[Saved data entries]
■ ■ ■ ■ ■ ■ ■

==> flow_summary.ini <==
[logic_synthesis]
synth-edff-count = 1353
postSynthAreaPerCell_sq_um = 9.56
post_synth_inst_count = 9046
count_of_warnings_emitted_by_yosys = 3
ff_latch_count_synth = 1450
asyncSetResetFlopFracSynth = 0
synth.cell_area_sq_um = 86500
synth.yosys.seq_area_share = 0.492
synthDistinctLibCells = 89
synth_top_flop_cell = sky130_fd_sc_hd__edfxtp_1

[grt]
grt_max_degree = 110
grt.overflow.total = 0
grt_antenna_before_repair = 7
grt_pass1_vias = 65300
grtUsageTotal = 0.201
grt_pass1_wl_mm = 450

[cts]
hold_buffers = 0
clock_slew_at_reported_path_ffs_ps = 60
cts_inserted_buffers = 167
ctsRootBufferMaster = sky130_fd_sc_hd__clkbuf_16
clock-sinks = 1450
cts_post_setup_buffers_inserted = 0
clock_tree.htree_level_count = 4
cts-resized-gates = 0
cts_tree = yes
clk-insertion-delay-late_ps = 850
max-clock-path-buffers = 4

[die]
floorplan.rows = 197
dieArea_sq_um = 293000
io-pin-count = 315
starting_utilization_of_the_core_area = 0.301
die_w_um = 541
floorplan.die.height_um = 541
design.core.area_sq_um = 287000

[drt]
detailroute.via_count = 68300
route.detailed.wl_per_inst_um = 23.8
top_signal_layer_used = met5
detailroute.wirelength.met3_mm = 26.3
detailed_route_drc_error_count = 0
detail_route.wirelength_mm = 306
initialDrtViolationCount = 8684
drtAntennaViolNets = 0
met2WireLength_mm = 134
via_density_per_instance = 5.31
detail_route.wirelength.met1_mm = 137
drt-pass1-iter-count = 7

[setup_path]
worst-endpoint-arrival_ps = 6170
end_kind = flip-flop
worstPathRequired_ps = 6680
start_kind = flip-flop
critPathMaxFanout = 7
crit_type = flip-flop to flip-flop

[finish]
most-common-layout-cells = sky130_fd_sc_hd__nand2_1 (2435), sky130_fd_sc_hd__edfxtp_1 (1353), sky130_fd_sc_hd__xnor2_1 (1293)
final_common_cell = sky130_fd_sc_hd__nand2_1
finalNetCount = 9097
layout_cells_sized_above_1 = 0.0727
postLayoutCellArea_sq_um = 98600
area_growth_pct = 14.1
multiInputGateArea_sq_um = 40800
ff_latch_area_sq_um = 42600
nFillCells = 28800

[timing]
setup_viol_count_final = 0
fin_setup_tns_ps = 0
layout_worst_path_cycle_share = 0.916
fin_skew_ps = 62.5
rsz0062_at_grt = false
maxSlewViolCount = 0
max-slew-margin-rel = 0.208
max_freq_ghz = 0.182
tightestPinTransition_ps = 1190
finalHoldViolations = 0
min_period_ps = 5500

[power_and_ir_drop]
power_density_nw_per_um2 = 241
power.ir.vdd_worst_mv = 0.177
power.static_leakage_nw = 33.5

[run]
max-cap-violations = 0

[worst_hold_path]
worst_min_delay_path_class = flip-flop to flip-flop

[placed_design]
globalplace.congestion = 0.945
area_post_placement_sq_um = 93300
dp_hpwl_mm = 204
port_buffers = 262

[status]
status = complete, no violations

■ ■ ■ ■ ■ ■ ■

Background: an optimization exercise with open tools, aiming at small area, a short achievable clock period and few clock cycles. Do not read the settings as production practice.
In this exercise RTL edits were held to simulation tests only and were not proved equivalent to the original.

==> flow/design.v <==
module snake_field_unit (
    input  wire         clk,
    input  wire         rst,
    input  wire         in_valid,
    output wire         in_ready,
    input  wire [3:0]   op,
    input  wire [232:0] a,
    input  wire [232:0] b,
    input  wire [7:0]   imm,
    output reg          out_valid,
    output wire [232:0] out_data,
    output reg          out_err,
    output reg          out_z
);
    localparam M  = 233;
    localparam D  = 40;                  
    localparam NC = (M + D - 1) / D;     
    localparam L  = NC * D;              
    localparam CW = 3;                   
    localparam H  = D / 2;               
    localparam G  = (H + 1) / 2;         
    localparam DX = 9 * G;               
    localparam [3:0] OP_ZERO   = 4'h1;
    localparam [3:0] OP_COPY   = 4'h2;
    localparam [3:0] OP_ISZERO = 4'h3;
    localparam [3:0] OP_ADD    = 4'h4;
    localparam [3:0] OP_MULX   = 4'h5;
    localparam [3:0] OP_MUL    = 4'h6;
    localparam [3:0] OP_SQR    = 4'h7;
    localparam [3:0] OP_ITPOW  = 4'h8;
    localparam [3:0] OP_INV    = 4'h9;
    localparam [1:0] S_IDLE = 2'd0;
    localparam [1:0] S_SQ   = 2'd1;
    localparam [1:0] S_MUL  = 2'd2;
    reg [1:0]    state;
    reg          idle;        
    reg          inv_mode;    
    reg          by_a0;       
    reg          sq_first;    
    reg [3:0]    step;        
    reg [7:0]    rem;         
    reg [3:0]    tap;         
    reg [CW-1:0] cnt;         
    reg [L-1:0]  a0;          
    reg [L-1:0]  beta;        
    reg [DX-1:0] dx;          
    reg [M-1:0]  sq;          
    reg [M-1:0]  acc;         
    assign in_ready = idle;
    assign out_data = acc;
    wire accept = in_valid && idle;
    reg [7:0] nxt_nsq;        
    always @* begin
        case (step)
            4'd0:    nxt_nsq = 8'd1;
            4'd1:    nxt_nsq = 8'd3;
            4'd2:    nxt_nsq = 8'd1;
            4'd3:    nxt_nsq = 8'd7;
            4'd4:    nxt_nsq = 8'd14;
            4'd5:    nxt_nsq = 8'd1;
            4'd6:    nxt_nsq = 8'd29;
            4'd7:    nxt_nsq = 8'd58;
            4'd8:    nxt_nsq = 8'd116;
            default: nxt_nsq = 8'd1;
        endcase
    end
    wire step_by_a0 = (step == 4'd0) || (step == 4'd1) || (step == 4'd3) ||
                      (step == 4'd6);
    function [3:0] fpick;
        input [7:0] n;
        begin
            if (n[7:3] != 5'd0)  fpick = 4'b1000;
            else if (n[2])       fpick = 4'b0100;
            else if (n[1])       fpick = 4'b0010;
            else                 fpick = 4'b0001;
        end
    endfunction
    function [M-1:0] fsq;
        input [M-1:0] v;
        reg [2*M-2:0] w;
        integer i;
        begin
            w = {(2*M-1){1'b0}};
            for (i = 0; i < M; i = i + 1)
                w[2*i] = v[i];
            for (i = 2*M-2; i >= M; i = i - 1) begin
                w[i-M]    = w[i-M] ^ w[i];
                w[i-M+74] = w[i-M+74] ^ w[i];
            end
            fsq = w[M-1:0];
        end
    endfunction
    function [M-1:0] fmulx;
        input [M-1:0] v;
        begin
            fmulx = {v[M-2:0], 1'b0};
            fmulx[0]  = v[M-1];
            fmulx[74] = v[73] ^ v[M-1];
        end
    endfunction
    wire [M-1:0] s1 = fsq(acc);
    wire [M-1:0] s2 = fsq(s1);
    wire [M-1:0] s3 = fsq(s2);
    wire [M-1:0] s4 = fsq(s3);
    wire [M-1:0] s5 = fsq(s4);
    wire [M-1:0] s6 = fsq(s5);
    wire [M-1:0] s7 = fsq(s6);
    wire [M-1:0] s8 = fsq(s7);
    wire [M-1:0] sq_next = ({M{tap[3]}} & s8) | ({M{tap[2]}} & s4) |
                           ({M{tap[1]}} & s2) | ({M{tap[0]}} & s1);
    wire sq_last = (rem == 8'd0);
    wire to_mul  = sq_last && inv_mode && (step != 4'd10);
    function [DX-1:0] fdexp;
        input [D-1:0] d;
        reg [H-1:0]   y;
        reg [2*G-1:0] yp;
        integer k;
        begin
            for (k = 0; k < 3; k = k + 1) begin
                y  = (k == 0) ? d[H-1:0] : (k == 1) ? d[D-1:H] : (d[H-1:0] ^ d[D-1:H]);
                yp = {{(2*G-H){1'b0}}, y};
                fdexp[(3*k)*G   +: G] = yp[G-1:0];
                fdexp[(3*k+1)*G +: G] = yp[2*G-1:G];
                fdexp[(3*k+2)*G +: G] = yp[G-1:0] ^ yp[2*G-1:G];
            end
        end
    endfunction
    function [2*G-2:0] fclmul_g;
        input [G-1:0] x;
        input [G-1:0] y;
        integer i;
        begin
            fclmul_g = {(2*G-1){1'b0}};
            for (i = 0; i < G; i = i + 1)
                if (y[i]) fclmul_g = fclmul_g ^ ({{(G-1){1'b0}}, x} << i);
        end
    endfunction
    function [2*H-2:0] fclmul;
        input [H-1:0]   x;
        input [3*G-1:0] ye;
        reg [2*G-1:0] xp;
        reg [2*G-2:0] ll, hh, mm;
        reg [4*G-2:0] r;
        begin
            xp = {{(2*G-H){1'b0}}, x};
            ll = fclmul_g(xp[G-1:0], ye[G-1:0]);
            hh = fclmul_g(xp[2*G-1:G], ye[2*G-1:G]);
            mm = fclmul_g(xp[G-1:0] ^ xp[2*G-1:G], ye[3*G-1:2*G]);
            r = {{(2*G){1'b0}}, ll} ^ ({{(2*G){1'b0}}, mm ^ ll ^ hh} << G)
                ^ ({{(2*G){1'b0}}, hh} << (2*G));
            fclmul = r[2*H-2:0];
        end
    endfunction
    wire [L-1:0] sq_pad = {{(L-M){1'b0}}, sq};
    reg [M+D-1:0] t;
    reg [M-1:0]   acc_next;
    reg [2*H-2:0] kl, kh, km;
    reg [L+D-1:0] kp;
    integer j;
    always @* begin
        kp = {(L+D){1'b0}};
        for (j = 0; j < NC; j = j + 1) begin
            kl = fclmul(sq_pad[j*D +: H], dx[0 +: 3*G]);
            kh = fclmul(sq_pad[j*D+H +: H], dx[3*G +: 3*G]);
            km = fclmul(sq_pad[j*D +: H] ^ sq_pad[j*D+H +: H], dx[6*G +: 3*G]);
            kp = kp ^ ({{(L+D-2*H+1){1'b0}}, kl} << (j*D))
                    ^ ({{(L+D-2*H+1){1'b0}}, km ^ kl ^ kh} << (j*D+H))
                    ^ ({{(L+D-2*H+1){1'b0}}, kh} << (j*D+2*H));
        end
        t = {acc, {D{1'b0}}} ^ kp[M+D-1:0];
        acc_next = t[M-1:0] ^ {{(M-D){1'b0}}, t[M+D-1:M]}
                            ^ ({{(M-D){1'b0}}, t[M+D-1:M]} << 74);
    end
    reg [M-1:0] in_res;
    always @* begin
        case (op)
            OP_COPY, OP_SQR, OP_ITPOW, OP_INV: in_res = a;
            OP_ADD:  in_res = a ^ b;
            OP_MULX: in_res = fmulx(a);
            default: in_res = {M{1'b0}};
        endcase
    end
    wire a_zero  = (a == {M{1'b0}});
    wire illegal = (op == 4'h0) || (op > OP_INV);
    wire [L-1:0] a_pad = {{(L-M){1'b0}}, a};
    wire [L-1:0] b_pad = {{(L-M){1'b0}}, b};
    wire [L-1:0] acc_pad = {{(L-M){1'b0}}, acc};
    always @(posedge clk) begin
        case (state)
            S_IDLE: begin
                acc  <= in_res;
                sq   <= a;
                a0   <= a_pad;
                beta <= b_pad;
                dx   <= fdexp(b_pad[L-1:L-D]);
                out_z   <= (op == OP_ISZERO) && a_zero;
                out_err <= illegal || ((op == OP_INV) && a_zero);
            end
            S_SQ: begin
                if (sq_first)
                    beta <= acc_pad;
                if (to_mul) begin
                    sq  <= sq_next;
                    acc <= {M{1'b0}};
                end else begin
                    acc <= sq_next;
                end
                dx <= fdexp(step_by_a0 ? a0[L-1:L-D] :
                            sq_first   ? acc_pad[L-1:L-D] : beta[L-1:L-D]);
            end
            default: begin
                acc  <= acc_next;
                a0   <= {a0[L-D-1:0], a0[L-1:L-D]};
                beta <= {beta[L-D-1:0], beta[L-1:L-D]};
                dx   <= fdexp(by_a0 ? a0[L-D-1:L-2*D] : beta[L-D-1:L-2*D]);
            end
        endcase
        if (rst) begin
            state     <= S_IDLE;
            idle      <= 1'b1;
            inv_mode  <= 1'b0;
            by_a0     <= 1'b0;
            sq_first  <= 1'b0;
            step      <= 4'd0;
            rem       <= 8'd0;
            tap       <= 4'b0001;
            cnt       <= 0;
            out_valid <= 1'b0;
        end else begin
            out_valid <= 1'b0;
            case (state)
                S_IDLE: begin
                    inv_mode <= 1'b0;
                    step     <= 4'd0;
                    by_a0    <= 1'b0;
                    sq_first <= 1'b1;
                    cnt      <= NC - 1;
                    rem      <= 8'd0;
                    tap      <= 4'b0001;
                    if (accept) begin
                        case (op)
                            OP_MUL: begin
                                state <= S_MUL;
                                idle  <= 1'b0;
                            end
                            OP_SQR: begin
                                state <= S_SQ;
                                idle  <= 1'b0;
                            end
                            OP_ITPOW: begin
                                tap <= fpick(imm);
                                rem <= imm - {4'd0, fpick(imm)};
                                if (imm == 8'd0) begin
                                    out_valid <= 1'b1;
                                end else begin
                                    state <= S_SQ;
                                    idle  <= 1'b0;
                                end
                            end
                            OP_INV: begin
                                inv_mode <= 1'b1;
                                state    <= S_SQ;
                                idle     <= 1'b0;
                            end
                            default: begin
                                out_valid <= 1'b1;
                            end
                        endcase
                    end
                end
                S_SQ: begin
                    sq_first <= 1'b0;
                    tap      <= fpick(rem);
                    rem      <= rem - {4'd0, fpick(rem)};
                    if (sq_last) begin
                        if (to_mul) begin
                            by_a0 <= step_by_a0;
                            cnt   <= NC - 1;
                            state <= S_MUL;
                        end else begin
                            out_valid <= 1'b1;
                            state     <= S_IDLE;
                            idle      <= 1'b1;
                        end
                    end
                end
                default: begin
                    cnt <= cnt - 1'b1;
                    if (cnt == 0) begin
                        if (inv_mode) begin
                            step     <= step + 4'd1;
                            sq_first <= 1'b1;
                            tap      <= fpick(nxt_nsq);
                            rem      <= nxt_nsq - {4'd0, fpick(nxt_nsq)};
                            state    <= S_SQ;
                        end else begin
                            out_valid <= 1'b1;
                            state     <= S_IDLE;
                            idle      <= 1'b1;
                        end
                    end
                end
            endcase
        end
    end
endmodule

■ ■ ■ ■ ■ ■ ■

> **What the task asks**
Would you please copy exactly the part of the entries above that begins at the line containing "postLayoutCellArea_sq_um = 98600" and ends at the line containing "rsz0062_at_grt = false", both lines included?

> **Answer section**
postLayoutCellArea_sq_um = 98600
area_growth_pct = 14.1
multiInputGateArea_sq_um = 40800
ff_latch_area_sq_um = 42600
nFillCells = 28800

[timing]
setup_viol_count_final = 0
fin_setup_tns_ps = 0
layout_worst_path_cycle_share = 0.916
fin_skew_ps = 62.5
rsz0062_at_grt = false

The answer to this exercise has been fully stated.